:: DATA TO EXAMINE ::

**src/rtl/cpu_trace_pkg.sv**
```systemverilog
// -----------------------------------------------------------------------------
// cpu_trace_pkg
// Shared definitions for the CPU fetch-trace capture unit.
//   state_e      capture FSM encoding (also driven out on o_state)
//   PC_STEP      sequential fetch increment
//   trace_rec_t  one buffered record, packed as {next_pc, cur_pc, instr}
//   is_discont   true when a record is not a plain sequential fetch
// -----------------------------------------------------------------------------
package cpu_trace_pkg;

  typedef enum logic [1:0] {
    ST_IDLE    = 2'd0,
    ST_ARMED   = 2'd1,
    ST_CAPTURE = 2'd2,
    ST_DONE    = 2'd3
  } state_e;

  localparam logic [31:0] PC_STEP     = 32'd4;
  localparam int          TRACE_REC_W = 96;

  typedef struct packed {
    logic [31:0] next_pc;
    logic [31:0] cur_pc;
    logic [31:0] instr;
  } trace_rec_t;

  // Taken branch or jump: next PC is not the sequential successor (32-bit wrap).
  function automatic logic is_discont(input logic [31:0] cur_pc,
                                      input logic [31:0] next_pc);
    return (next_pc != (cur_pc + PC_STEP));
  endfunction

endpackage

```
**src/rtl/cpu_trace_capture_if.sv**
```systemverilog
// -----------------------------------------------------------------------------
// cpu_trace_capture_if
// Bundles the per-cycle fetch trace (CPU side) and the FWFT read port
// (host side) of the trace capture unit.
//   master : trace producer / host reader (drives trace, i_rd_ready)
//   slave  : capture unit (drives o_rd_valid and head record fields)
// -----------------------------------------------------------------------------
interface cpu_trace_capture_if;

  logic        i_trace_valid;
  logic [31:0] i_instruction;
  logic [31:0] i_cur_pc;
  logic [31:0] i_next_pc;

  logic        o_rd_valid;
  logic        i_rd_ready;
  logic [31:0] o_rd_pc;
  logic [31:0] o_rd_instr;
  logic [31:0] o_rd_next_pc;

  modport master (
    output i_trace_valid, i_instruction, i_cur_pc, i_next_pc, i_rd_ready,
    input  o_rd_valid, o_rd_pc, o_rd_instr, o_rd_next_pc
  );

  modport slave (
    input  i_trace_valid, i_instruction, i_cur_pc, i_next_pc, i_rd_ready,
    output o_rd_valid, o_rd_pc, o_rd_instr, o_rd_next_pc
  );

endinterface

```
**src/rtl/trace_fifo.sv**
```systemverilog
// -----------------------------------------------------------------------------
// trace_fifo
// Synchronous first-word-fall-through FIFO for trace records.
// Parameters: DEPTH (power of 2, >= 2), TRACE_REC_W (record width).
// Ports:
//   i_clk, i_arst_n     clock, async active-low reset
//   i_push, i_wr_data   write request and record
//   i_pop               read request (ignored when empty)
//   o_rd_data           head record (combinational from storage registers)
//   o_full, o_empty     occupancy flags
//   o_count             entries held (0..DEPTH)
// A push while full is accepted only when a pop happens in the same cycle.
// -----------------------------------------------------------------------------
module trace_fifo #(
  parameter  int DEPTH       = 16,
  parameter  int TRACE_REC_W = 96,
  localparam int PTR_W       = $clog2(DEPTH)
) (
  input  logic                   i_clk,
  input  logic                   i_arst_n,
  input  logic                   i_push,
  input  logic [TRACE_REC_W-1:0] i_wr_data,
  input  logic                   i_pop,
  output logic [TRACE_REC_W-1:0] o_rd_data,
  output logic                   o_full,
  output logic                   o_empty,
  output logic [PTR_W:0]         o_count
);

  localparam logic [PTR_W-1:0] PTR_ONE  = {{(PTR_W-1){1'b0}}, 1'b1};
  localparam logic [PTR_W:0]   CNT_ONE  = {{PTR_W{1'b0}}, 1'b1};
  localparam logic [PTR_W:0]   CNT_FULL = DEPTH[PTR_W:0];

  logic [TRACE_REC_W-1:0] mem_q [DEPTH];
  logic [PTR_W-1:0]       wr_ptr_q;
  logic [PTR_W-1:0]       rd_ptr_q;
  logic [PTR_W:0]         count_q;
  logic                   do_push_s;
  logic                   do_pop_s;

  assign o_full    = (count_q == CNT_FULL);
  assign o_empty   = (count_q == {(PTR_W+1){1'b0}});
  assign o_count   = count_q;
  assign o_rd_data = mem_q[rd_ptr_q];

  // Qualify requests: pop needs data; a full FIFO only takes a push that
  // replaces the entry being popped this cycle.
  always_comb begin
    do_pop_s  = i_pop & ~o_empty;
    do_push_s = i_push & (~o_full | do_pop_s);
  end

  // Record storage; contents are don't-care until counted as valid.
  always_ff @(posedge i_clk) begin
    if (do_push_s) begin
      mem_q[wr_ptr_q] <= i_wr_data;
    end
  end

  // Pointers and occupancy; pointers wrap naturally modulo DEPTH.
  always_ff @(posedge i_clk or negedge i_arst_n) begin
    if (!i_arst_n) begin
      wr_ptr_q <= {PTR_W{1'b0}};
      rd_ptr_q <= {PTR_W{1'b0}};
      count_q  <= {(PTR_W+1){1'b0}};
    end else begin
      if (do_push_s) begin
        wr_ptr_q <= wr_ptr_q + PTR_ONE;
      end
      if (do_pop_s) begin
        rd_ptr_q <= rd_ptr_q + PTR_ONE;
      end
      case ({do_push_s, do_pop_s})
        2'b10:   count_q <= count_q + CNT_ONE;
        2'b01:   count_q <= count_q - CNT_ONE;
        default: count_q <= count_q;
      endcase
    end
  end

endmodule

```
**src/rtl/cpu_trace_capture.sv**
```systemverilog
// -----------------------------------------------------------------------------
// cpu_trace_capture
// Passive capture unit on the CPU fetch trace. Arms on i_arm, triggers when a
// valid record's PC equals i_trig_pc, buffers records into a FWFT FIFO that a
// host drains through the read port of the cpu_trace_capture_if interface.
// Ports:
//   i_clk, i_arst_n     clock, async active-low reset
//   trc (slave)         trace inputs and FWFT read port
//   i_arm               pulse: go ARMED, clear overflow and drop count
//   i_trig_pc           trigger PC
//   i_stop              pulse: end capture (i_arm wins if both)
//   o_state             IDLE=0 ARMED=1 CAPTURE=2 DONE=3
//   o_count             FIFO entries held
//   o_overflow          sticky: a record was dropped on a full FIFO
//   o_drop_cnt          saturating count of dropped records
// Build option: define TRACE_DISCONT_ONLY_EN to keep only discontinuous
// records (taken branches/jumps) while capturing; the trigger record is
// always kept and filtered records are not drops.
// -----------------------------------------------------------------------------
module cpu_trace_capture
  import cpu_trace_pkg::*;
#(
  parameter  int DEPTH  = 16,
  parameter  int DROP_W = 16,
  localparam int PTR_W  = $clog2(DEPTH)
) (
  input  logic                 i_clk,
  input  logic                 i_arst_n,
  cpu_trace_capture_if.slave   trc,
  input  logic                 i_arm,
  input  logic [31:0]          i_trig_pc,
  input  logic                 i_stop,
  output logic [1:0]           o_state,
  output logic [PTR_W:0]       o_count,
  output logic                 o_overflow,
  output logic [DROP_W-1:0]    o_drop_cnt
);

  localparam logic [DROP_W-1:0] DROP_ONE = {{(DROP_W-1){1'b0}}, 1'b1};

  state_e            state_q;
  logic              overflow_q;
  logic [DROP_W-1:0] drop_cnt_q;

  logic       match_s;
  logic       keep_s;
  logic       wr_cand_s;
  logic       drop_s;
  logic       pop_s;
  logic       full_s;
  logic       empty_s;
  trace_rec_t wr_rec_s;
  trace_rec_t rd_rec_s;

  // Trigger detect and capture filter.
  always_comb begin
    match_s = trc.i_trace_valid && (trc.i_cur_pc == i_trig_pc);
`ifdef TRACE_DISCONT_ONLY_EN
    keep_s  = is_discont(trc.i_cur_pc, trc.i_next_pc);
`else
    keep_s  = 1'b1;
`endif
  end

  // Write candidate: trigger record in ARMED, filtered stream in CAPTURE.
  // An arm cycle re-arms only, so it never writes.
  always_comb begin
    wr_cand_s = 1'b0;
    if (i_arm) begin
      wr_cand_s = 1'b0;
    end else begin
      case (state_q)
        ST_ARMED:   wr_cand_s = match_s;
        ST_CAPTURE: wr_cand_s = trc.i_trace_valid & keep_s;
        default:    wr_cand_s = 1'b0;
      endcase
    end
  end

  // A pop frees a slot in the same cycle, so full + pop is not a drop.
  always_comb begin
    pop_s    = ~empty_s & trc.i_rd_ready;
    drop_s   = wr_cand_s & full_s & ~pop_s;
    wr_rec_s = '{next_pc: trc.i_next_pc, cur_pc: trc.i_cur_pc, instr: trc.i_instruction};
  end

  // Capture FSM; i_arm overrides everything, i_stop beats a same-cycle trigger.
  always_ff @(posedge i_clk or negedge i_arst_n) begin
    if (!i_arst_n) begin
      state_q <= ST_IDLE;
    end else if (i_arm) begin
      state_q <= ST_ARMED;
    end else begin
      case (state_q)
        ST_IDLE: state_q <= ST_IDLE;
        ST_ARMED: begin
          if (i_stop) begin
            state_q <= ST_DONE;
          end else if (match_s) begin
            state_q <= ST_CAPTURE;
          end else begin
            state_q <= ST_ARMED;
          end
        end
        ST_CAPTURE: begin
          if (i_stop) begin
            state_q <= ST_DONE;
          end else begin
            state_q <= ST_CAPTURE;
          end
        end
        ST_DONE: state_q <= ST_DONE;
        default: state_q <= ST_IDLE;
      endcase
    end
  end

  // Sticky overflow flag and saturating drop counter.
  always_ff @(posedge i_clk or negedge i_arst_n) begin
    if (!i_arst_n) begin
      overflow_q <= 1'b0;
      drop_cnt_q <= {DROP_W{1'b0}};
    end else if (i_arm) begin
      overflow_q <= 1'b0;
      drop_cnt_q <= {DROP_W{1'b0}};
    end else if (drop_s) begin
      overflow_q <= 1'b1;
      if (drop_cnt_q != {DROP_W{1'b1}}) begin
        drop_cnt_q <= drop_cnt_q + DROP_ONE;
      end
    end
  end

  trace_fifo #(
    .DEPTH       (DEPTH),
    .TRACE_REC_W (TRACE_REC_W)
  ) u_fifo (
    .i_clk     (i_clk),
    .i_arst_n  (i_arst_n),
    .i_push    (wr_cand_s),
    .i_wr_data (wr_rec_s),
    .i_pop     (pop_s),
    .o_rd_data (rd_rec_s),
    .o_full    (full_s),
    .o_empty   (empty_s),
    .o_count   (o_count)
  );

  // Head fields are forced to zero while empty so stale storage never shows.
  assign trc.o_rd_valid   = ~empty_s;
  assign trc.o_rd_pc      = empty_s ? 32'd0 : rd_rec_s.cur_pc;
  assign trc.o_rd_instr   = empty_s ? 32'd0 : rd_rec_s.instr;
  assign trc.o_rd_next_pc = empty_s ? 32'd0 : rd_rec_s.next_pc;

  assign o_state    = state_q;
  assign o_overflow = overflow_q;
  assign o_drop_cnt = drop_cnt_q;

endmodule
```
**src/flat_wrapper.sv**
```systemverilog
// flat-port wrapper written by rule: the top's interface ports become plain ports
module cpu_trace_capture_flat import cpu_trace_pkg::*;
#(
  parameter  int DEPTH  = 16,
  parameter  int DROP_W = 16,
  localparam int PTR_W  = $clog2(DEPTH)
)
  (i_clk, i_arst_n, i_arm, i_trig_pc, i_stop, o_state, o_count, o_overflow, o_drop_cnt, trc_i_trace_valid, trc_i_instruction, trc_i_cur_pc, trc_i_next_pc, trc_i_rd_ready, trc_o_rd_valid, trc_o_rd_pc, trc_o_rd_instr, trc_o_rd_next_pc);
  cpu_trace_capture_if trc_i ();
  input  logic i_clk;
  input  logic i_arst_n;
  input  logic i_arm;
  input  logic [31:0] i_trig_pc;
  input  logic i_stop;
  output logic [1:0] o_state;
  output logic [PTR_W:0] o_count;
  output logic o_overflow;
  output logic [DROP_W-1:0] o_drop_cnt;
  input wire logic [$bits(trc_i.i_trace_valid)-1:0] trc_i_trace_valid;
  input wire logic [$bits(trc_i.i_instruction)-1:0] trc_i_instruction;
  input wire logic [$bits(trc_i.i_cur_pc)-1:0] trc_i_cur_pc;
  input wire logic [$bits(trc_i.i_next_pc)-1:0] trc_i_next_pc;
  input wire logic [$bits(trc_i.i_rd_ready)-1:0] trc_i_rd_ready;
  output wire logic [$bits(trc_i.o_rd_valid)-1:0] trc_o_rd_valid;
  output wire logic [$bits(trc_i.o_rd_pc)-1:0] trc_o_rd_pc;
  output wire logic [$bits(trc_i.o_rd_instr)-1:0] trc_o_rd_instr;
  output wire logic [$bits(trc_i.o_rd_next_pc)-1:0] trc_o_rd_next_pc;
  assign trc_i.i_trace_valid = trc_i_trace_valid;
  assign trc_i.i_instruction = trc_i_instruction;
  assign trc_i.i_cur_pc = trc_i_cur_pc;
  assign trc_i.i_next_pc = trc_i_next_pc;
  assign trc_i.i_rd_ready = trc_i_rd_ready;
  assign trc_o_rd_valid = trc_i.o_rd_valid;
  assign trc_o_rd_pc = trc_i.o_rd_pc;
  assign trc_o_rd_instr = trc_i.o_rd_instr;
  assign trc_o_rd_next_pc = trc_i.o_rd_next_pc;
  cpu_trace_capture #(.DEPTH(DEPTH), .DROP_W(DROP_W)) u_core (.i_clk(i_clk), .i_arst_n(i_arst_n), .trc(trc_i), .i_arm(i_arm), .i_trig_pc(i_trig_pc), .i_stop(i_stop), .o_state(o_state), .o_count(o_count), .o_overflow(o_overflow), .o_drop_cnt(o_drop_cnt));
endmodule
```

:::

Scan the records above and show every line in which the word "same" occurs.

// A push while full is accepted only when a pop happens in the same cycle.
  // A pop frees a slot in the same cycle, so full + pop is not a drop.
  // Capture FSM; i_arm overrides everything, i_stop beats a same-cycle trigger.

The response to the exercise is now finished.